DATA PROVIDED section start

**config.mk**
```make
export PLATFORM = sky130hd
export DESIGN_NAME = caret_escape_decoder_core
export DESIGN_NICKNAME = d
export VERILOG_FILES = /design/src/hdl/ced_pkg.sv /design/src/hdl/ced_step.sv /design/src/hdl/ced_out_buf.sv /design/src/hdl/caret_escape_decoder_core.sv
export VERILOG_INCLUDE_DIRS = /design/src /design/src/hdl
export SDC_FILE = /design/constraint.sdc
export NUM_CORES = 1
export LEC_CHECK = 0
export BUFFER_PORTS_ARGS = -buffer_cell sky130_fd_sc_hd__clkbuf_2
export CORE_AREA = 3 3 72 74
export CTS_BUF_LIST = sky130_fd_sc_hd__clkbuf_4 sky130_fd_sc_hd__clkbuf_8 sky130_fd_sc_hd__clkbuf_16
export DETAILED_ROUTE_END_ITERATION = 16
export DIE_AREA = 0 0 75 77
export PLACE_DENSITY = 0.74
export SLEW_MARGIN = 20
export SYNTH_ARGS = -nofsm -noshare
export SYNTH_HDL_FRONTEND = slang
export SYNTH_SLANG_ARGS = --single-unit
```
**constraint.sdc**
```tcl
create_clock -name clk -period 9.32 [get_ports clk]
set_input_delay 1.864 -clock clk [delete_from_list [all_inputs] [get_ports clk]]
set_output_delay 1.864 -clock clk [all_outputs]
set_load 0.005 [all_outputs]
```
**src/hdl/caret_escape_decoder_core_macros.svh**
```systemverilog
// ----------------------------------------------------------------------------
// Caret escape decoder assertion macros
// Assertion wrappers shared by the decoder RTL; define NO_ASSERTIONS to drop
// them. Each macro expects clk and rst_n in the enclosing scope.
// ----------------------------------------------------------------------------
`ifndef CARET_ESCAPE_DECODER_CORE_MACROS_SVH
`define CARET_ESCAPE_DECODER_CORE_MACROS_SVH

`ifndef NO_ASSERTIONS

// Consequent holds in the same cycle as the antecedent.
`define CED_ASSERT_SAME(label, ante, cons) \
    label: assert property (@(posedge clk) disable iff (!rst_n) (ante) |-> (cons)) \
        else $error("caret escape decoder check failed");

// Consequent holds in the cycle after the antecedent.
`define CED_ASSERT_NEXT(label, ante, cons) \
    label: assert property (@(posedge clk) disable iff (!rst_n) (ante) |=> (cons)) \
        else $error("caret escape decoder check failed");

`else

`define CED_ASSERT_SAME(label, ante, cons)
`define CED_ASSERT_NEXT(label, ante, cons)

`endif

`endif

```
**src/hdl/ced_pkg.sv**
```systemverilog
// ----------------------------------------------------------------------------
// Caret escape decoder package
// Shared types, character constants and byte helper functions.
// ----------------------------------------------------------------------------
package ced_pkg;

    localparam logic [7:0] CARET       = 8'd94;
    localparam logic [7:0] SHIFT_DELTA = 8'd64;
    localparam logic [7:0] SHIFT_LIMIT = 8'd63;
    localparam logic [7:0] CHAR_ZERO   = 8'd48;
    localparam logic [7:0] CHAR_NINE   = 8'd57;
    localparam logic [7:0] CHAR_A      = 8'd97;
    localparam logic [7:0] CHAR_F      = 8'd102;
    localparam logic [7:0] ALPHA_BIAS  = 8'd87;

    // Pending window forms: empty, "^", "^^", "^^h" with h a hex digit.
    typedef enum logic [1:0] {
        PEND_NONE  = 2'd0,
        PEND_CARET = 2'd1,
        PEND_TWO   = 2'd2,
        PEND_HEX   = 2'd3
    } ced_pend_t;

    // Tokens released by one input beat.
    typedef struct packed {
        logic [7:0] tok0;
        logic [7:0] tok1;
        logic [1:0] cnt;
        logic       last;
    } ced_res_t;

    function automatic logic is_hex(input logic [7:0] c);
        return ((c >= CHAR_ZERO) && (c <= CHAR_NINE)) || ((c >= CHAR_A) && (c <= CHAR_F));
    endfunction

    function automatic logic [3:0] hex_val(input logic [7:0] c);
        logic [7:0] v;
        v = (c <= CHAR_NINE) ? (c - CHAR_ZERO) : (c - ALPHA_BIAS);
        return v[3:0];
    endfunction

    function automatic logic [7:0] shift_dec(input logic [7:0] c);
        return (c > SHIFT_LIMIT) ? (c - SHIFT_DELTA) : (c + SHIFT_DELTA);
    endfunction

endpackage

```
**src/hdl/ced_step.sv**
```systemverilog
// ----------------------------------------------------------------------------
// Caret escape decoder step logic
// Combines the pending window with one input byte and yields the next
// window form and up to two released tokens.
// ----------------------------------------------------------------------------
module ced_step (
    input  ced_pkg::ced_pend_t pend,
    input  logic [7:0]         pend_h,
    input  logic [7:0]         ch,
    input  logic               last,
    output ced_pkg::ced_pend_t pend_next,
    output logic [7:0]         pend_h_next,
    output ced_pkg::ced_res_t  res
);
    import ced_pkg::*;

    logic       ch_hex;
    logic [7:0] ch_shift;
    logic [7:0] h_shift;
    logic [7:0] pair_val;
    ced_pend_t  core_next;
    logic [7:0] b0;
    logic [7:0] b1;
    logic [1:0] n;

    assign ch_hex   = is_hex(ch);
    assign ch_shift = shift_dec(ch);
    assign h_shift  = shift_dec(pend_h);
    assign pair_val = {hex_val(pend_h), hex_val(ch)};

    // Next window form
    always_comb
    begin
        core_next   = pend;
        pend_h_next = pend_h;
        unique case (pend)
            PEND_NONE:
            begin
                core_next = (ch == CARET) ? PEND_CARET : PEND_NONE;
            end
            PEND_CARET:
            begin
                core_next = (ch == CARET) ? PEND_TWO : PEND_NONE;
            end
            PEND_TWO:
            begin
                if (ch_hex)
                begin
                    core_next   = PEND_HEX;
                    pend_h_next = ch;
                end
                else
                begin
                    core_next = (ch_shift == CARET) ? PEND_CARET : PEND_NONE;
                end
            end
            PEND_HEX:
            begin
                if (ch_hex)
                begin
                    core_next = (pair_val == CARET) ? PEND_CARET : PEND_NONE;
                end
                else
                begin
                    core_next = (ch == CARET) ? PEND_CARET : PEND_NONE;
                end
            end
        endcase
        pend_next = last ? PEND_NONE : core_next;
    end

    // Released tokens
    always_comb
    begin
        n  = 2'd0;
        b0 = ch;
        b1 = ch;
        unique case (pend)
            PEND_NONE:
            begin
                if (ch != CARET)
                begin
                    b0 = ch;
                    n  = 2'd1;
                end
            end
            PEND_CARET:
            begin
                if (ch != CARET)
                begin
                    b0 = CARET;
                    b1 = ch;
                    n  = 2'd2;
                end
            end
            PEND_TWO:
            begin
                if (!ch_hex && (ch_shift != CARET))
                begin
                    b0 = ch_shift;
                    n  = 2'd1;
                end
            end
            PEND_HEX:
            begin
                if (ch_hex)
                begin
                    if (pair_val != CARET)
                    begin
                        b0 = pair_val;
                        n  = 2'd1;
                    end
                end
                else
                begin
                    b0 = h_shift;
                    b1 = ch;
                    n  = (ch != CARET) ? 2'd2 : 2'd1;
                end
            end
        endcase
        // Flush whatever stays pending at the end of the text.
        if (last)
        begin
            unique case (core_next)
                PEND_NONE:
                begin
                    n = n;
                end
                PEND_CARET:
                begin
                    if (n == 2'd0)
                        b0 = CARET;
                    else
                        b1 = CARET;
                    n = n + 2'd1;
                end
                PEND_TWO:
                begin
                    b0 = CARET;
                    b1 = CARET;
                    n  = 2'd2;
                end
                PEND_HEX:
                begin
                    b0 = shift_dec(ch);
                    n  = 2'd1;
                end
            endcase
        end
        res.tok0 = b0;
        res.tok1 = b1;
        res.cnt  = n;
        res.last = last;
    end

endmodule

```
**src/hdl/ced_out_buf.sv**
```systemverilog
// ----------------------------------------------------------------------------
// Caret escape decoder output register
// Holds up to two tokens of one input beat and drains them one beat per
// cycle on the master side while m_axis_tready is high.
// ----------------------------------------------------------------------------
`include "caret_escape_decoder_core_macros.svh"

module ced_out_buf (
    input  logic              clk,
    input  logic              rst_n,
    input  logic              offer,
    input  ced_pkg::ced_res_t res,
    output logic              take,
    output logic              m_axis_tvalid,
    input  logic              m_axis_tready,
    output logic [7:0]        m_axis_tdata,   // [7:0] token_out
    output logic              m_axis_tlast    // token_last
);
    import ced_pkg::*;

    logic [7:0] head_reg;
    logic [7:0] head_next;
    logic [7:0] tail_reg;
    logic [7:0] tail_next;
    logic [1:0] cnt_reg;
    logic [1:0] cnt_next;
    logic       last_reg;
    logic       last_next;
    logic       pop;
    logic       room;
    logic       load;

    assign pop  = m_axis_tvalid && m_axis_tready;
    assign room = (cnt_reg == 2'd0) || ((cnt_reg == 2'd1) && pop);
    assign take = offer && ((res.cnt == 2'd0) || room);
    assign load = take && (res.cnt != 2'd0);

    always_comb
    begin
        head_next = head_reg;
        tail_next = tail_reg;
        cnt_next  = cnt_reg;
        last_next = last_reg;
        if (load)
        begin
            head_next = res.tok0;
            tail_next = res.tok1;
            cnt_next  = res.cnt;
            last_next = res.last;
        end
        else if (pop)
        begin
            head_next = tail_reg;
            cnt_next  = cnt_reg - 2'd1;
        end
    end

    always_ff @(posedge clk or negedge rst_n)
    begin
        if (!rst_n)
        begin
            cnt_reg  <= 2'd0;
            last_reg <= 1'b0;
        end
        else
        begin
            cnt_reg  <= cnt_next;
            last_reg <= last_next;
        end
    end

    always_ff @(posedge clk)
    begin
        head_reg <= head_next;
        tail_reg <= tail_next;
    end

    assign m_axis_tvalid = (cnt_reg != 2'd0);
    assign m_axis_tdata  = head_reg;
    assign m_axis_tlast  = last_reg && (cnt_reg == 2'd1);

    `CED_ASSERT_SAME(a_no_load_when_full, cnt_reg == 2'd2, !load)
    `CED_ASSERT_NEXT(a_pair_drains, pop && (cnt_reg == 2'd2), (cnt_reg == 2'd1) && m_axis_tvalid)
    `CED_ASSERT_SAME(a_count_bounded, 1'b1, cnt_reg != 2'd3)

endmodule

```
**src/hdl/caret_escape_decoder_core.sv**
```systemverilog
// ----------------------------------------------------------------------------
// Caret escape decoder core
// Decodes "^^" escapes in a byte stream: "^^" plus two lowercase hex digits
// gives that byte, "^^" plus any other byte c gives c-64 or c+64; decoded
// bytes may start a new escape, and the last beat flushes the window.
// ----------------------------------------------------------------------------
// One input beat can be taken every cycle while the input register is free
// or its beat moves on. A beat is held in the input register, decoded
// against the pending window in one pass, and its tokens (none, one or two)
// are loaded into the output register once it has room. The output register
// drains one token per cycle while m_axis_tready is high; sustained rate is
// one beat per cycle for single-token beats, and a beat that releases two
// tokens holds off the next load until its last token drains. No clearing pass is needed after reset.
// ----------------------------------------------------------------------------
`include "caret_escape_decoder_core_macros.svh"

module caret_escape_decoder_core (
    input  logic       clk,
    input  logic       rst_n,
    input  logic       s_axis_tvalid,
    output logic       s_axis_tready,
    input  logic [7:0] s_axis_tdata,    // [7:0] char_in
    input  logic       s_axis_tlast,    // is_last
    output logic       m_axis_tvalid,
    input  logic       m_axis_tready,
    output logic [7:0] m_axis_tdata,    // [7:0] token_out
    output logic       m_axis_tlast     // token_last
);
    import ced_pkg::*;

    logic       in_valid_reg;
    logic       in_valid_next;
    logic [7:0] in_char_reg;
    logic       in_last_reg;
    ced_pend_t  pend_reg;
    ced_pend_t  pend_next;
    logic [7:0] pend_h_reg;
    logic [7:0] pend_h_next;
    ced_res_t   res;
    logic       take;
    logic       accept;

    assign s_axis_tready = !in_valid_reg || take;
    assign accept        = s_axis_tvalid && s_axis_tready;

    always_comb
    begin
        in_valid_next = in_valid_reg;
        if (accept)
            in_valid_next = 1'b1;
        else if (take)
            in_valid_next = 1'b0;
    end

    always_ff @(posedge clk or negedge rst_n)
    begin
        if (!rst_n)
        begin
            in_valid_reg <= 1'b0;
            pend_reg     <= PEND_NONE;
        end
        else
        begin
            in_valid_reg <= in_valid_next;
            if (take)
                pend_reg <= pend_next;
        end
    end

    always_ff @(posedge clk)
    begin
        if (accept)
        begin
            in_char_reg <= s_axis_tdata;
            in_last_reg <= s_axis_tlast;
        end
        if (take)
            pend_h_reg <= pend_h_next;
    end

    ced_step u_step (
        .pend        (pend_reg),
        .pend_h      (pend_h_reg),
        .ch          (in_char_reg),
        .last        (in_last_reg),
        .pend_next   (pend_next),
        .pend_h_next (pend_h_next),
        .res         (res)
    );

    ced_out_buf u_out_buf (
        .clk           (clk),
        .rst_n         (rst_n),
        .offer         (in_valid_reg),
        .res           (res),
        .take          (take),
        .m_axis_tvalid (m_axis_tvalid),
        .m_axis_tready (m_axis_tready),
        .m_axis_tdata  (m_axis_tdata),
        .m_axis_tlast  (m_axis_tlast)
    );

    `CED_ASSERT_NEXT(a_last_clears_window, take && in_last_reg, pend_reg == PEND_NONE)
    `CED_ASSERT_SAME(a_full_input_moves, accept && in_valid_reg, take)
    `CED_ASSERT_SAME(a_hex_held, pend_reg == PEND_HEX, is_hex(pend_h_reg))

endmodule
```
==> results of run 1 <==
==> synthesized netlist by cell type (all sizes together), types with 2 or more instances <==
master,n
ha,14
inv,15
clkbuf,3
o41ai,2
nand2b,5
mux2i,5
or3,3
or2,3
edfxtp,33
dfrtp,6
o21a,6
mux2,11
a32oi,2
nand2,28
nor2b,5
xnor2,5
o21ai,16
o311ai,3
o32ai,2
nor2,20
a21oi,12
a211o,2
and3,5
nor3,4
nand4,3
a211oi,4
nand3,5
o31a,2
buf,8
nand3b,2
and2,7
a31oi,6
o21bai,4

DATA PROVIDED section end

• [YOUR OBJECTIVE]:
Show every line of the records above that contains the word "ifndef".

• [EXPECTED OUTPUT]:
`ifndef CARET_ESCAPE_DECODER_CORE_MACROS_SVH
`ifndef NO_ASSERTIONS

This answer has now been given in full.